So, I’ve liked this series (and upvoted it), but I’ve had mixed feelings about the most recent post. It feels like this is verging dangerously close to “someone is wrong on the internet” (1) territory.

In particular, something that seems to me like a major failing is that I’m now 4 posts into a series on nutrition and I don’t know the right answer. I don’t even know your best guess as to the right answer. Without an executive summary on “the right answer to nutrition” this series has no actionable take away points. Its clear to me that a lot of research was done to write this series. The series would be more valuable if you shared the fruits of that research.

Actionability aside, not stating a view on what someone ought to conclude makes it hard to see just how wrong Taubes is or isn’t. Will following his advice kill me? (Taubes is a dangerous madman). Will following his advice cause me to gain weight or fail to lose weight? (Someone is wrong on the internet). Is Taubes directionally correct such that following his advice will cause me to lose weight but he overstates his case while taking rhetorical cheap shots at strawmen? (Someone is technically incorrect on the internet).

1: http://xkcd.com/386/

Comment author: ChrisHallquist 31 December 2013 04:56:24AM *  24 points [-]

One other point I should make: this isn't just about "someone" being wrong. It's about an author frequently cited by people in the LessWrong community on an important issue being wrong.

Indeed, I'm not sure I'd know about Taubes at all if not for the LessWrong community.

I've already mentioned Eliezer's "Correct Contrarian Cluster" as an example in another thread, but perhaps it would be helpful to mention other examples:

  • In a thread where someone asked what the evidence in favor of paleo was, Taubes was the main concrete source that came up. Specifically, Luke mentioned Taubes as the person he's "usually" referred to on this question, without taking a stand himself and saying he didn't have time to evaluate the evidence personally.
  • Sarah Constantin (commenter at Yvain's blog, author of reply to Yvain's non-libertarian FAQ, and I just learned a MetaMed VP) has cited Taubes a couple times partly to make a libertarian point.
  • Jack bringing up Taubes in offline conversation
  • Yvain's old blog had a review of Taubes which doesn't seem to be public right now, but which I remember as partly criticizing Taubes but also lauding him for things that now I don't think Taubes deserves credit for.
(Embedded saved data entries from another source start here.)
$ cat src/rtl/ram_arbiter.sv
// Multi-channel front-end for a single-port synchronous RAM macro.
// Arbitrates requesters, extends sub-word loads and performs sub-word stores as read-modify-write.
module ram_arbiter #(
    parameter int unsigned ADDR_W = 14,
    parameter int unsigned NUM_CH = 2,
    parameter int unsigned RR     = 1
) (
    input  logic                     ram_clk,
    input  logic                     ram_rst,
    input  logic [NUM_CH-1:0]        ch_req,
    input  logic [NUM_CH-1:0]        ch_wen,
    input  logic [2*NUM_CH-1:0]      ch_size,
    input  logic [NUM_CH-1:0]        ch_unsigned,
    input  logic [32*NUM_CH-1:0]     ch_addr,
    input  logic [32*NUM_CH-1:0]     ch_wdata,
    output logic [NUM_CH-1:0]        ch_ready,
    output logic [NUM_CH-1:0]        ch_err,
    output logic [32*NUM_CH-1:0]     ch_rdata,
    output logic [ADDR_W-1:0]        mem_addr,
    output logic [31:0]              mem_wdata,
    output logic                     mem_wen,
    input  logic [31:0]              mem_rdata
);

    localparam int unsigned CH_W = (NUM_CH > 1) ? $clog2(NUM_CH) : 1;

    localparam logic [2:0] S_IDLE  = 3'd0;
    localparam logic [2:0] S_ISSUE = 3'd1;
    localparam logic [2:0] S_WAIT  = 3'd2;
    localparam logic [2:0] S_WB    = 3'd3;
    localparam logic [2:0] S_DONE  = 3'd4;

    logic [2:0]           r_state;
    logic [2:0]           w_state_nxt;

    logic [CH_W-1:0]      r_grant;
    logic [CH_W-1:0]      r_last_grant;
    logic                 r_wen;
    logic                 r_uns;
    logic [1:0]           r_size;
    logic [1:0]           r_lane;
    logic [31:0]          r_wdata;

    logic [NUM_CH-1:0]    r_ch_ready;
    logic [NUM_CH-1:0]    r_ch_err;
    logic [32*NUM_CH-1:0] r_ch_rdata;
    logic [ADDR_W-1:0]    r_mem_addr;
    logic [31:0]          r_mem_wdata;
    logic                 r_mem_wen;

    logic                 w_gnt_found;
    logic [CH_W-1:0]      w_gnt_idx;
    int unsigned          w_idx;
    logic [NUM_CH-1:0]    w_req_sh;

    logic [31:0]          w_s_addr;
    logic [31:0]          w_s_wdata;
    logic [1:0]           w_s_size;
    logic                 w_s_wen;
    logic                 w_s_uns;
    logic                 w_s_illegal;

    logic [4:0]           w_shamt;
    logic [31:0]          w_lane;
    logic [31:0]          w_load_val;
    logic [31:0]          w_mask;
    logic [31:0]          w_merged;

    logic                 w_latch;
    logic                 w_load_we;
    logic                 w_done;
    logic [CH_W-1:0]      w_done_ch;
    logic                 w_done_err;
    logic [NUM_CH-1:0]    w_ready_nxt;
    logic [NUM_CH-1:0]    w_err_nxt;
    logic [ADDR_W-1:0]    w_mem_addr_nxt;
    logic [31:0]          w_mem_wdata_nxt;
    logic                 w_mem_wen_nxt;

    assign ch_ready  = r_ch_ready;
    assign ch_err    = r_ch_err;
    assign ch_rdata  = r_ch_rdata;
    assign mem_addr  = r_mem_addr;
    assign mem_wdata = r_mem_wdata;
    assign mem_wen   = r_mem_wen;

    // Grant search: rotating from last_grant+1 under RR, lowest index otherwise
    always_comb begin
        w_gnt_found = 1'b0;
        w_gnt_idx   = '0;
        w_idx       = 0;
        w_req_sh    = '0;
        for (int unsigned i = 0; i < NUM_CH; i++) begin
            if (RR != 0) begin
                w_idx = (32'(r_last_grant) + i + 32'd1) % NUM_CH;
            end else begin
                w_idx = i;
            end
            w_req_sh = ch_req >> w_idx;
            if (!w_gnt_found && w_req_sh[0]) begin
                w_gnt_found = 1'b1;
                w_gnt_idx   = CH_W'(w_idx);
            end
        end
    end

    assign w_s_addr  = 32'(ch_addr  >> (32'(w_gnt_idx) * 32'd32));
    assign w_s_wdata = 32'(ch_wdata >> (32'(w_gnt_idx) * 32'd32));
    assign w_s_size  = 2'(ch_size   >> (32'(w_gnt_idx) * 32'd2));
    assign w_s_wen   = 1'(ch_wen      >> 32'(w_gnt_idx));
    assign w_s_uns   = 1'(ch_unsigned >> 32'(w_gnt_idx));

    assign w_s_illegal = (w_s_size == 2'd3)
                      || ((w_s_size == 2'd1) && w_s_addr[0])
                      || ((w_s_size == 2'd2) && (w_s_addr[1:0] != 2'b00))
                      || ((w_s_addr >> (ADDR_W + 2)) != 32'd0);

    // Lane extraction for loads and lane merge for sub-word stores
    assign w_shamt  = {r_lane, 3'b000};
    assign w_lane   = mem_rdata >> w_shamt;
    assign w_mask   = ((r_size == 2'd0) ? 32'h0000_00FF : 32'h0000_FFFF) << w_shamt;
    assign w_merged = (mem_rdata & ~w_mask) | ((r_wdata << w_shamt) & w_mask);

    always_comb begin
        w_load_val = mem_rdata;
        case (r_size)
            2'd0:    w_load_val = r_uns ? {24'd0, w_lane[7:0]}  : {{24{w_lane[7]}}, w_lane[7:0]};
            2'd1:    w_load_val = r_uns ? {16'd0, w_lane[15:0]} : {{16{w_lane[15]}}, w_lane[15:0]};
            default: w_load_val = mem_rdata;
        endcase
    end

    // Next state and next values of the registered outputs
    always_comb begin
        w_state_nxt     = r_state;
        w_latch         = 1'b0;
        w_load_we       = 1'b0;
        w_done          = 1'b0;
        w_done_ch       = r_grant;
        w_done_err      = 1'b0;
        w_mem_addr_nxt  = r_mem_addr;
        w_mem_wdata_nxt = r_mem_wdata;
        w_mem_wen_nxt   = 1'b0;
        case (r_state)
            S_IDLE: begin
                if (w_gnt_found) begin
                    w_latch = 1'b1;
                    if (w_s_illegal) begin
                        w_state_nxt = S_DONE;
                        w_done      = 1'b1;
                        w_done_ch   = w_gnt_idx;
                        w_done_err  = 1'b1;
                    end else begin
                        w_state_nxt    = S_ISSUE;
                        w_mem_addr_nxt = w_s_addr[ADDR_W+1:2];
                        if (w_s_wen && (w_s_size == 2'd2)) begin
                            w_mem_wen_nxt   = 1'b1;
                            w_mem_wdata_nxt = w_s_wdata;
                        end
                    end
                end
            end
            S_ISSUE: begin
                if (r_wen && (r_size == 2'd2)) begin
                    w_state_nxt = S_DONE;
                    w_done      = 1'b1;
                end else begin
                    w_state_nxt = S_WAIT;
                end
            end
            S_WAIT: begin
                if (!r_wen) begin
                    w_load_we   = 1'b1;
                    w_state_nxt = S_DONE;
                    w_done      = 1'b1;
                end else begin
                    w_mem_wdata_nxt = w_merged;
                    w_mem_wen_nxt   = 1'b1;
                    w_state_nxt     = S_WB;
                end
            end
            S_WB: begin
                w_state_nxt = S_DONE;
                w_done      = 1'b1;
            end
            S_DONE:  w_state_nxt = S_IDLE;
            default: w_state_nxt = S_IDLE;
        endcase
    end

    always_comb begin
        w_ready_nxt = '0;
        w_err_nxt   = '0;
        for (int unsigned c = 0; c < NUM_CH; c++) begin
            w_ready_nxt[c] = w_done && (CH_W'(c) == w_done_ch);
            w_err_nxt[c]   = w_done && w_done_err && (CH_W'(c) == w_done_ch);
        end
    end

    always_ff @(posedge ram_clk or posedge ram_rst) begin
        if (ram_rst) begin
            r_state <= S_IDLE;
        end else begin
            r_state <= w_state_nxt;
        end
    end

    always_ff @(posedge ram_clk or posedge ram_rst) begin
        if (ram_rst) begin
            r_grant      <= '0;
            r_last_grant <= CH_W'(NUM_CH - 1);
            r_wen        <= 1'b0;
            r_uns        <= 1'b0;
            r_size       <= 2'd0;
            r_lane       <= 2'd0;
            r_wdata      <= 32'd0;
            r_ch_ready   <= '0;
            r_ch_err     <= '0;
            r_ch_rdata   <= '0;
            r_mem_addr   <= '0;
            r_mem_wdata  <= 32'd0;
            r_mem_wen    <= 1'b0;
        end else begin
            r_ch_ready  <= w_ready_nxt;
            r_ch_err    <= w_err_nxt;
            r_mem_addr  <= w_mem_addr_nxt;
            r_mem_wdata <= w_mem_wdata_nxt;
            r_mem_wen   <= w_mem_wen_nxt;
            if (w_latch) begin
                r_grant <= w_gnt_idx;
                r_wen   <= w_s_wen;
                r_uns   <= w_s_uns;
                r_size  <= w_s_size;
                r_lane  <= w_s_addr[1:0];
                r_wdata <= w_s_wdata;
            end
            if (r_state == S_DONE) begin
                r_last_grant <= r_grant;
            end
            if (w_load_we) begin
                for (int unsigned c = 0; c < NUM_CH; c++) begin
                    if (CH_W'(c) == r_grant) begin
                        r_ch_rdata[32*c +: 32] <= w_load_val;
                    end
                end
            end
        end
    end

endmodule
So Taubes was someone I could expect to see cited in the future when the issue of expert consensus gets discussed on LessWrong. In spite of all the people who didn't like these posts, I think I may have accomplished the goal of getting people to stop citing Taubes.
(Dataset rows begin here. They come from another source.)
===== src/rtl/fpga_rst_seq.sv =====
// fpga_rst_seq: reset/bring-up sequencer for the FPGA SoC top.
// Holds the MIG in reset, waits for MMCM lock and MIG calibration, then
// releases the SoC reset after a settle delay and latches the boot mode.
// Loss of lock or calibration, or a reset request, restarts the sequence.
// Optional feature macro: RST_SEQ_CALIB_TIMEOUT_EN enables the calibration
// timeout, the ERROR state and the sticky calib_err_o flag. Without it the
// sequencer waits for calibration indefinitely and calib_err_o is 0.
// state_o exposes the FSM encoding for debug and VIO probing.
// req_rst_i is a level request, not a handshake: while it is high the FSM
// sits in RESET with the counter cleared.
module fpga_rst_seq #(
   parameter int unsigned DramRstCycles = 16,
   parameter int unsigned SocRelDelay   = 64,
   parameter int unsigned CalibTimeout  = 2**24 - 1,
   parameter int unsigned SyncStages    = 2,
   parameter int unsigned CntWidth      = 24
) (
   input  logic       clk_i,
   input  logic       rst_ni,
   input  logic       req_rst_i,
   input  logic       mmcm_locked_i,
   input  logic       calib_done_i,
   input  logic [1:0] boot_mode_i,
   output logic       dram_sys_rst_o,
   output logic       soc_rst_no,
   output logic [1:0] boot_mode_o,
   output logic [2:0] state_o,
   output logic       calib_err_o
);

   typedef enum logic [2:0] {
      ST_RESET      = 3'd0,
      ST_WAIT_LOCK  = 3'd1,
      ST_WAIT_CALIB = 3'd2,
      ST_DELAY      = 3'd3,
      ST_RUN        = 3'd4,
      ST_ERROR      = 3'd5
   } state_t;

`ifdef RST_SEQ_CALIB_TIMEOUT_EN
   localparam logic TimeoutEn = 1'b1;
`else
   localparam logic TimeoutEn = 1'b0;
`endif

   // Terminal counts: each phase lasts exactly N cycles, so compare to N-1.
   localparam logic [CntWidth-1:0] DramLast  = CntWidth'(DramRstCycles - 1);
   localparam logic [CntWidth-1:0] SocLast   = CntWidth'(SocRelDelay - 1);
   localparam logic [CntWidth-1:0] CalibLast = CntWidth'(CalibTimeout - 1);

   logic [SyncStages-1:0] r_lock_sync;
   logic [SyncStages-1:0] r_calib_sync;
   state_t                r_state;
   logic [CntWidth-1:0]   r_cnt;
   logic                  r_dram_rst;
   logic                  r_soc_rst_n;
   logic [1:0]            r_boot_mode;
   logic                  r_calib_err;

   logic                  w_lock_sync;
   logic                  w_calib_sync;
   logic [CntWidth-1:0]   w_cnt_inc;
   logic                  w_timeout_hit;

   assign w_lock_sync   = r_lock_sync[SyncStages-1];
   assign w_calib_sync  = r_calib_sync[SyncStages-1];
   // Saturating increment: the counter must never wrap back to a terminal count.
   assign w_cnt_inc     = (r_cnt == {CntWidth{1'b1}}) ? r_cnt : r_cnt + 1'b1;
   // Constant 0 when the timeout feature is compiled out.
   assign w_timeout_hit = TimeoutEn & (r_cnt == CalibLast);

   // Multi-flop synchronisers for the asynchronous lock and calibration inputs.
   always_ff @(posedge clk_i or negedge rst_ni) begin
      if (!rst_ni) begin
         r_lock_sync  <= '0;
         r_calib_sync <= '0;
      end else begin
         r_lock_sync  <= {r_lock_sync[SyncStages-2:0], mmcm_locked_i};
         r_calib_sync <= {r_calib_sync[SyncStages-2:0], calib_done_i};
      end
   end

   // Sequencer FSM with shared counter and registered outputs.
   always_ff @(posedge clk_i or negedge rst_ni) begin
      if (!rst_ni) begin
         r_state     <= ST_RESET;
         r_cnt       <= '0;
         r_dram_rst  <= 1'b1;
         r_soc_rst_n <= 1'b0;
         r_boot_mode <= 2'b00;
         r_calib_err <= 1'b0;
      end else if (req_rst_i) begin
         // A request wins over every other transition, including a timeout.
         r_state     <= ST_RESET;
         r_cnt       <= '0;
         r_dram_rst  <= 1'b1;
         r_soc_rst_n <= 1'b0;
         r_calib_err <= 1'b0;
      end else begin
         case (r_state)
            ST_RESET: begin
               if (r_cnt == DramLast) begin
                  r_state    <= ST_WAIT_LOCK;
                  r_cnt      <= '0;
                  r_dram_rst <= 1'b0;
               end else begin
                  r_cnt <= w_cnt_inc;
               end
            end

            ST_WAIT_LOCK: begin
               if (w_lock_sync) begin
                  r_state <= ST_WAIT_CALIB;
                  r_cnt   <= '0;
               end else begin
                  r_cnt <= w_cnt_inc;
               end
            end

            ST_WAIT_CALIB: begin
               if (!w_lock_sync) begin
                  r_state     <= ST_RESET;
                  r_cnt       <= '0;
                  r_dram_rst  <= 1'b1;
                  r_soc_rst_n <= 1'b0;
                  r_calib_err <= 1'b0;
               end else if (w_calib_sync) begin
                  r_state <= ST_DELAY;
                  r_cnt   <= '0;
               end else if (w_timeout_hit) begin
                  r_state     <= ST_ERROR;
                  r_cnt       <= '0;
                  r_dram_rst  <= 1'b0;
                  r_soc_rst_n <= 1'b0;
                  r_calib_err <= 1'b1;
               end else begin
                  r_cnt <= w_cnt_inc;
               end
            end

            ST_DELAY: begin
               if (!w_lock_sync || !w_calib_sync) begin
                  r_state     <= ST_RESET;
                  r_cnt       <= '0;
                  r_dram_rst  <= 1'b1;
                  r_soc_rst_n <= 1'b0;
                  r_calib_err <= 1'b0;
               end else if (r_cnt == SocLast) begin
                  // The only edge on which the boot mode is captured.
                  r_state     <= ST_RUN;
                  r_cnt       <= '0;
                  r_soc_rst_n <= 1'b1;
                  r_boot_mode <= boot_mode_i;
               end else begin
                  r_cnt <= w_cnt_inc;
               end
            end

            ST_RUN: begin
               if (!w_lock_sync || !w_calib_sync) begin
                  r_state     <= ST_RESET;
                  r_cnt       <= '0;
                  r_dram_rst  <= 1'b1;
                  r_soc_rst_n <= 1'b0;
                  r_calib_err <= 1'b0;
               end else begin
                  r_cnt <= w_cnt_inc;
               end
            end

            ST_ERROR: begin
               // Parked until a reset request; outputs hold their entry values.
               r_cnt <= w_cnt_inc;
            end

            default: begin
               r_state     <= ST_RESET;
               r_cnt       <= '0;
               r_dram_rst  <= 1'b1;
               r_soc_rst_n <= 1'b0;
               r_calib_err <= 1'b0;
            end
         endcase
      end
   end

   assign dram_sys_rst_o = r_dram_rst;
   assign soc_rst_no     = r_soc_rst_n;
   assign boot_mode_o    = r_boot_mode;
   assign state_o        = r_state;
   assign calib_err_o    = r_calib_err & TimeoutEn;

endmodule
Comment author: timtyler 05 January 2014 11:15:30PM *  0 points [-]

One other point I should make: this isn't just about "someone" being wrong. It's about an author frequently cited by people in the LessWrong community on an important issue being wrong.

Not experts on the topic of diet. I associated with members of the Calorie Restriction Society some time ago. Many of them were experts on diet. IIRC, Taubes was generally treated as a low-grade crackpot by those folk: barely better than Atkins.